**Task details**
Of the lines below, write out exactly those from the line with "export IMPL_fill_cells=392" through the line with "export IMPL_logic_area_um2=121", both included, and skip the rest.
____ Records for this task
**design/flow/run.sh**
```bash
#!/bin/bash
# OpenROAD 26Q1-2900-gdf79404cd8, Yosys 0.63+post, stock flow scripts
make -C /OpenROAD-flow-scripts/flow DESIGN_CONFIG=/design/flow/config.mk WORK_HOME=/design/flow/orfs finish
```
**design/flow/config.mk**
```make
export PLATFORM = sky130hd
export DESIGN_NAME = contador_assincrono_crescente
export DESIGN_NICKNAME = contador_assincrono_crescente
export VERILOG_FILES = /design/flow/design.v
export SDC_FILE = /design/flow/constraint.sdc
export NUM_CORES = 4
export LEC_CHECK = 1
export CORE_AREA = 10 10 70 70
export DIE_AREA = 0 0 80 80
```
**design/flow/constraint.sdc**
```tcl
current_design contador_assincrono_crescente

set clk_period 1.5
set clk_io_pct 0.2

create_clock -name clk0 -period $clk_period [get_ports {clk}]

set non_clock_inputs [all_inputs -no_clocks]
set_input_delay [expr $clk_period * $clk_io_pct] -clock clk0 $non_clock_inputs
set_output_delay [expr $clk_period * $clk_io_pct] -clock clk0 [all_outputs]
```
==> flow/design.v <==
module hazard_detection_unit (
    EX_mem_to_reg,               
    EX_destination_register,     
    ID_read_register_0,          
    ID_read_register_1,          
    stall                        
);
input EX_mem_to_reg;
input [4:0] EX_destination_register;
input [4:0] ID_read_register_0;
input [4:0] ID_read_register_1;
output stall;
wire data_hazard = (
    EX_mem_to_reg &&
    (
        (EX_destination_register == ID_read_register_0) ||
        (EX_destination_register == ID_read_register_1)
    )
);
assign stall = data_hazard;
endmodule
==> flow/run.sh <==
#!/bin/bash
# OpenROAD 26Q1-2900-gdf79404cd8, Yosys 0.63+post, stock flow scripts
make -C /OpenROAD-flow-scripts/flow DESIGN_CONFIG=/design/flow/config.mk WORK_HOME=/design/flow/orfs finish
==> flow/config.mk <==
export PLATFORM = sky130hd
export DESIGN_NAME = hazard_detection_unit
export DESIGN_NICKNAME = hazard_detection_unit
export VERILOG_FILES = /design/flow/design.v
export SDC_FILE = /design/flow/constraint.sdc
export NUM_CORES = 4
export LEC_CHECK = 1
export CORE_AREA = 10 10 70 70
export DIE_AREA = 0 0 80 80
==> flow/constraint.sdc <==
current_design hazard_detection_unit

set clk_period 2.5
set clk_io_pct 0.2

create_clock -name clk0 -period $clk_period

set non_clock_inputs [all_inputs -no_clocks]
set_input_delay [expr $clk_period * $clk_io_pct] -clock clk0 $non_clock_inputs
set_output_delay [expr $clk_period * $clk_io_pct] -clock clk0 [all_outputs]
==> impl_metrics.env <==
# implementation run metrics
export IMPL_status="completed"
export IMPL_tns_ps=0
export IMPL_synth_cell_type_count=4
export IMPL_hold_viol=0
export IMPL_top_logic_kind="XOR/XNOR gates"
export IMPL_final_antenna_net_count=0
export IMPL_yosys_cells=15
export IMPL_p_leak_nw=0.0987
export IMPL_grt_ovfl_total=0
export IMPL_design_die_area_mm2=0.00640
export IMPL_slew_violations=0
export IMPL_grtUsageMet2_pct=2.41
export IMPL_seq_power_share_pct=0
export IMPL_drt_vias_per_instance=2.10
export IMPL_internal_power_uw=35.5
export IMPL_drive_above_1_share_pct=3.13
export IMPL_vdd_drop_max_mv=0.0159
export IMPL_switching_power_uw=14.4
export IMPL_ys_seq_share_pct=0
export IMPL_ys_top_cells_by_count="10 x xnor2_1, 2 x nand2_1, 2 x nand4_1, 1 x o22ai_1"
export IMPL_tool_warnings=32
export IMPL_setup_viol=0
export IMPL_rows=21
export IMPL_grt_pass1_wl_um=814
export IMPL_critPathMaxFanout=2
export IMPL_drt_wl_total_um=549
export IMPL_fin_cells=78
export IMPL_gr_usage_met1_pct=2.04
export IMPL_drtPass1Iterations=4
export IMPL_grt_usage_pct=1.55
export IMPL_drv_cap=0
export IMPL_hold_class="input pin to output pin"
export IMPL_largest_area_cell="xnor2_1"
export IMPL_synth_warnings=0
export IMPL_slew_headroom_pct=88.8
export IMPL_dieHeight_um=80
export IMPL_antenna_found_initial=0
export IMPL_vias=164
export IMPL_wl_per_cell_um=7.04
export IMPL_ys_sh_aoi_pct=5.49
export IMPL_synth_xor_area_share_pct=76.9
export IMPL_place_hpwl_um=517
export IMPL_ys_area_um2=114
export IMPL_use_met3_pct=0.682
export IMPL_diodes=0
export IMPL_fmax_ghz=0.412
export IMPL_drt_iter0_markers=2
export IMPL_whs_ps=1960
export IMPL_fill_cells=392
export IMPL_p_sw_share_pct=28.9
export IMPL_ys_sh_adder_pct=0
export IMPL_power_density_mw_per_mm2=143
export IMPL_seq_cell_count=0
export IMPL_avgSynthCellArea_um2=7.59
export IMPL_grt_max_degree=3
export IMPL_area_growth_pct=207
export IMPL_ff_latch_area_um2=0
export IMPL_criticalPathCategory="input pin to output pin"
export IMPL_pin_count=17
export IMPL_syn_cell_area_um2=114
export IMPL_gp_congestion=0.808
export IMPL_comb_power_share_pct=100.0
export IMPL_rsz0062_at_grt="no"
export IMPL_fp_util_pct=3.33
export IMPL_synthCells=15
export IMPL_dp_cells=78
export IMPL_p_clk_share_pct=0
export IMPL_period_needed_ps=2430
export IMPL_logic_area_um2=121
export IMPL_post_cts_buffers=0
export IMPL_coreArea_mm2=0.00342
export IMPL_mux_area_share_pct=0
export IMPL_cp_required_ps=2000
export IMPL_grt_busiest_layer="met2"
export IMPL_critPathCaptureType="output pin"
export IMPL_port_buffers=17
export IMPL_clock_buffers=0
export IMPL_die_width_um=80
export IMPL_top_area_share_pct=76.9
export IMPL_fin_crit_sh_pct=97.2
export IMPL_area_leaders="xnor2_1 77%, nand4_1 11%, nand2_1 6.6%, o22ai_1 5.5%"
export IMPL_crit_path_start_kind="input pin"
export IMPL_drcViolationCount=0
export IMPL_yosysMostFrequentCell="xnor2_1"
export IMPL_grt_pass1_vias=164
export IMPL_worstMarginPinSlew_ps=167
export IMPL_cp_arrival_ps=1930
export IMPL_ys_sh_simple_pct=17.6
[power by group through the flow]
stage	clock, mW	sequential (mW)	combinational [mW]
6_report	0	0	0.0499
5_1_grt	0	0	0.0540
4_1_cts	0	0	0.0494
[kinds of logic after synthesis]
kind of cell,count (synthesis)
compound gates,1
xor+xnor,10
simple gates,4
[repair_timing]
action | CTS | global route
hold endpoints to repair | 0 | 0
hold buffers | 0 | 0
resized | 0 | 1
endpoints found under the setup margin | 0 | 1
[final cells by class]
class | count | share of cell area, %
multi-input cells | 15 | 34.8
well taps | 46 | 16.5
repair buffers | 17 | 48.7
[cells in the final DEF (no fill, tap or decap), drive strengths merged]
cell | synthesis | routed
o22ai | 1 | 1
nand4 | 2 | 2
xnor2 | 10 | 10
nand2 | 2 | 2
clkdlybuf4s50 | 0 | 17
[layer usage]
layer,up-vias,routed length [um]
li1,86,-
met1,67,234
met2,11,230
met3,0,84
met4,0,0
met5,-,0
[per-stage QoR]
step	setup slack, ps	cell area, um^2	power [mW]	util, %
after detailed placement	49.6	342	0.0491	10.0
final	71.2	349	0.0499	10.2
after floorplan	1160	114	0.0164	-
after CTS	43.7	342	0.0494	10.0
after global routing	8.33	349	0.0540	10.2
after global placement	56.9	342	0.0490	10.0
[critical path: stages]
cell and delay, ps:
clkdlybuf4s50_1 530, xnor2_2 130, nand4_1 110, o22ai_1 180, clkdlybuf4s50_1 490
[worst paths after layout]
path	from	endpoint	slack [ps]	depth (start not counted)
worst max-delay path	EX_destination_register[2]	stall	70	5
worst min-delay path	EX_mem_to_reg	stall	1960	4
Power and IR drop assume default switching activity.
[/design/flow/design.v]
module bin2seg(bin, seg);
input wire [3:0] bin;
output reg [6:0] seg;
always @(*)
  case (bin)
	 0 : seg = ~7'b0111111;
	 1 : seg = ~7'b0000110;
	 2 : seg = ~7'b1011011;
	 3 : seg = ~7'b1001111;
	 4 : seg = ~7'b1100110;
	 5 : seg = ~7'b1101101;
	 6 : seg = ~7'b1111101;
	 7 : seg = ~7'b0000111;
	 8 : seg = ~7'b1111111;
	 9 : seg = ~7'b1101111;
	 10: seg = ~7'b1110111;
	 11: seg = ~7'b1111100;
	 12: seg = ~7'b0111001;
	 13: seg = ~7'b1011110;
	 14: seg = ~7'b1111001;
	 15: seg = ~7'b1110001;
  endcase
endmodule
[/design/flow/run.sh]
#!/bin/bash
# OpenROAD 26Q1-2900-gdf79404cd8, Yosys 0.63+post, stock flow scripts
make -C /OpenROAD-flow-scripts/flow DESIGN_CONFIG=/design/flow/config.mk WORK_HOME=/design/flow/orfs finish
File: config.mk
export PLATFORM = sky130hd
export DESIGN_NAME = reg_file_4x8
export DESIGN_NICKNAME = reg_file_4x8
export VERILOG_FILES = /design/flow/design.v
export SDC_FILE = /design/flow/constraint.sdc
export NUM_CORES = 4
export LEC_CHECK = 1
export CORE_AREA = 10 10 110 110
export DIE_AREA = 0 0 120 120
File: constraint.sdc
current_design reg_file_4x8

set clk_period 2.7
set clk_io_pct 0.2

create_clock -name clk0 -period $clk_period [get_ports {clk}]

set non_clock_inputs [all_inputs -no_clocks]
set_input_delay [expr $clk_period * $clk_io_pct] -clock clk0 $non_clock_inputs
set_output_delay [expr $clk_period * $clk_io_pct] -clock clk0 [all_outputs]
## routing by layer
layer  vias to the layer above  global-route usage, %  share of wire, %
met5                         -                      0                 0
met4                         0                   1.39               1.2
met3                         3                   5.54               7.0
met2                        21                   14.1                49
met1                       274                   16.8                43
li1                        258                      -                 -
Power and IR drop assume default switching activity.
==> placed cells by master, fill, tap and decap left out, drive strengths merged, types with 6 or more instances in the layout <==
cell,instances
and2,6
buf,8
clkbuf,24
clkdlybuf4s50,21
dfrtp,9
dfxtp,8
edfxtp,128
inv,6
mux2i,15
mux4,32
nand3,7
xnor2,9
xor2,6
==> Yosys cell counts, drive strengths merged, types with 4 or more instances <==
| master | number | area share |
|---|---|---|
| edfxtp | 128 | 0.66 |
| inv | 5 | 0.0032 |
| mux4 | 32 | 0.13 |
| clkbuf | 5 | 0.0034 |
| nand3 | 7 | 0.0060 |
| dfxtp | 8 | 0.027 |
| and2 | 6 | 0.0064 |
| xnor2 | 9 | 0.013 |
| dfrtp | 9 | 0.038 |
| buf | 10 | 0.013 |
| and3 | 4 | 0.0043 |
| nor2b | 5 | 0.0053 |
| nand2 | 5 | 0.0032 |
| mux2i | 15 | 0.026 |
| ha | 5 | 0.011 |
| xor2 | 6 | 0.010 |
**/design/flow/run.sh**
```bash
#!/bin/bash
# OpenROAD 26Q1-2900-gdf79404cd8, Yosys 0.63+post, stock flow scripts
make -C /OpenROAD-flow-scripts/flow DESIGN_CONFIG=/design/flow/config.mk WORK_HOME=/design/flow/orfs finish
```
**/design/flow/config.mk**
```make
export PLATFORM = sky130hd
export DESIGN_NAME = Pr3_7_Register
export DESIGN_NICKNAME = Pr3_7_Register
export VERILOG_FILES = /design/flow/design.v
export SDC_FILE = /design/flow/constraint.sdc
export NUM_CORES = 4
export LEC_CHECK = 1
export CORE_AREA = 10 10 70 70
export DIE_AREA = 0 0 80 80
```
**/design/flow/constraint.sdc**
```tcl
current_design Pr3_7_Register

set clk_period 1.1
set clk_io_pct 0.2

create_clock -name clk0 -period $clk_period [get_ports {clk}]

set non_clock_inputs [all_inputs -no_clocks]
set_input_delay [expr $clk_period * $clk_io_pct] -clock clk0 $non_clock_inputs
set_output_delay [expr $clk_period * $clk_io_pct] -clock clk0 [all_outputs]
```
==> flow/design.v <==
module Pr2_3_101Detector (input a, clk, reset, output w);
  parameter [1:0] s0=2'b00, s1=2'b01, s2=2'b10, s3=2'b11;
  reg [1:0] current;
  always @ (posedge clk) begin
    if (reset) current = s0;
	 else
	   case (current)
		  s0: if(a) current <= s1; else current <= s0;
		  s1: if(a) current <= s1; else current <= s2;
		  s2: if(a) current <= s3; else current <= s0;
		  s3: if(a) current <= s1; else current <= s2;
      endcase
	 end
	 assign w = current == s3 ? 1'b1 : 1'b0;
endmodule
==> flow/run.sh <==
#!/bin/bash
# OpenROAD 26Q1-2900-gdf79404cd8, Yosys 0.63+post, stock flow scripts
make -C /OpenROAD-flow-scripts/flow DESIGN_CONFIG=/design/flow/config.mk WORK_HOME=/design/flow/orfs finish
==> flow/config.mk <==
export PLATFORM = sky130hd
export DESIGN_NAME = Pr2_3_101Detector
export DESIGN_NICKNAME = Pr2_3_101Detector
export VERILOG_FILES = /design/flow/design.v
export SDC_FILE = /design/flow/constraint.sdc
export NUM_CORES = 4
export LEC_CHECK = 1
export CORE_AREA = 10 10 70 70
export DIE_AREA = 0 0 80 80
==> flow/constraint.sdc <==
current_design Pr2_3_101Detector

set clk_period 1.0
set clk_io_pct 0.2

create_clock -name clk0 -period $clk_period [get_ports {clk}]

set non_clock_inputs [all_inputs -no_clocks]
set_input_delay [expr $clk_period * $clk_io_pct] -clock clk0 $non_clock_inputs
set_output_delay [expr $clk_period * $clk_io_pct] -clock clk0 [all_outputs]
________
**Written solution**
export IMPL_fill_cells=392
export IMPL_p_sw_share_pct=28.9
export IMPL_ys_sh_adder_pct=0
export IMPL_power_density_mw_per_mm2=143
export IMPL_seq_cell_count=0
export IMPL_avgSynthCellArea_um2=7.59
export IMPL_grt_max_degree=3
export IMPL_area_growth_pct=207
export IMPL_ff_latch_area_um2=0
export IMPL_criticalPathCategory="input pin to output pin"
export IMPL_pin_count=17
export IMPL_syn_cell_area_um2=114
export IMPL_gp_congestion=0.808
export IMPL_comb_power_share_pct=100.0
export IMPL_rsz0062_at_grt="no"
export IMPL_fp_util_pct=3.33
export IMPL_synthCells=15
export IMPL_dp_cells=78
export IMPL_p_clk_share_pct=0
export IMPL_period_needed_ps=2430
export IMPL_logic_area_um2=121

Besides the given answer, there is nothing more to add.